Given data:
**config.mk**
```make
export PLATFORM = sky130hd
export DESIGN_NAME = gpio_bank_ctrl
export DESIGN_NICKNAME = d
export VERILOG_FILES = /design/src/rtl/gpio_ctrl_pkg.sv /design/src/rtl/gpio_reg_port.sv /design/src/rtl/gpio_bitmap_bank.sv /design/src/rtl/gpio_pin_cell.sv /design/src/rtl/gpio_bank_ctrl.sv
export SDC_FILE = /design/constraint.sdc
export NUM_CORES = 2
export LEC_CHECK = 0
export BUFFER_PORTS_ARGS = -buffer_cell sky130_fd_sc_hd__buf_2
export CAP_MARGIN = 10
export CORE_MARGIN = 5
export CORE_UTILIZATION = 40
export DETAILED_ROUTE_END_ITERATION = 8
export PLACE_DENSITY = 0.64
export SYNTH_ARGS = -nofsm -noshare
export SYNTH_HDL_FRONTEND = slang
export SYNTH_HIERARCHICAL = 1
export SYNTH_SLANG_ARGS = --single-unit
```
**constraint.sdc**
```tcl
create_clock -name clk -period 3.2 [get_ports clk]
set_input_delay 0.64 -clock clk [delete_from_list [all_inputs] [get_ports clk]]
set_output_delay 0.64 -clock clk [all_outputs]
set_load 0.01 [all_outputs]
```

Exercise description: Every record in the listing above is to be copied exactly.

Answer to this task:
**config.mk**
```make
export PLATFORM = sky130hd
export DESIGN_NAME = gpio_bank_ctrl
export DESIGN_NICKNAME = d
export VERILOG_FILES = /design/src/rtl/gpio_ctrl_pkg.sv /design/src/rtl/gpio_reg_port.sv /design/src/rtl/gpio_bitmap_bank.sv /design/src/rtl/gpio_pin_cell.sv /design/src/rtl/gpio_bank_ctrl.sv
export SDC_FILE = /design/constraint.sdc
export NUM_CORES = 2
export LEC_CHECK = 0
export BUFFER_PORTS_ARGS = -buffer_cell sky130_fd_sc_hd__buf_2
export CAP_MARGIN = 10
export CORE_MARGIN = 5
export CORE_UTILIZATION = 40
export DETAILED_ROUTE_END_ITERATION = 8
export PLACE_DENSITY = 0.64
export SYNTH_ARGS = -nofsm -noshare
export SYNTH_HDL_FRONTEND = slang
export SYNTH_HIERARCHICAL = 1
export SYNTH_SLANG_ARGS = --single-unit
```
**constraint.sdc**
```tcl
create_clock -name clk -period 3.2 [get_ports clk]
set_input_delay 0.64 -clock clk [delete_from_list [all_inputs] [get_ports clk]]
set_output_delay 0.64 -clock clk [all_outputs]
set_load 0.01 [all_outputs]
```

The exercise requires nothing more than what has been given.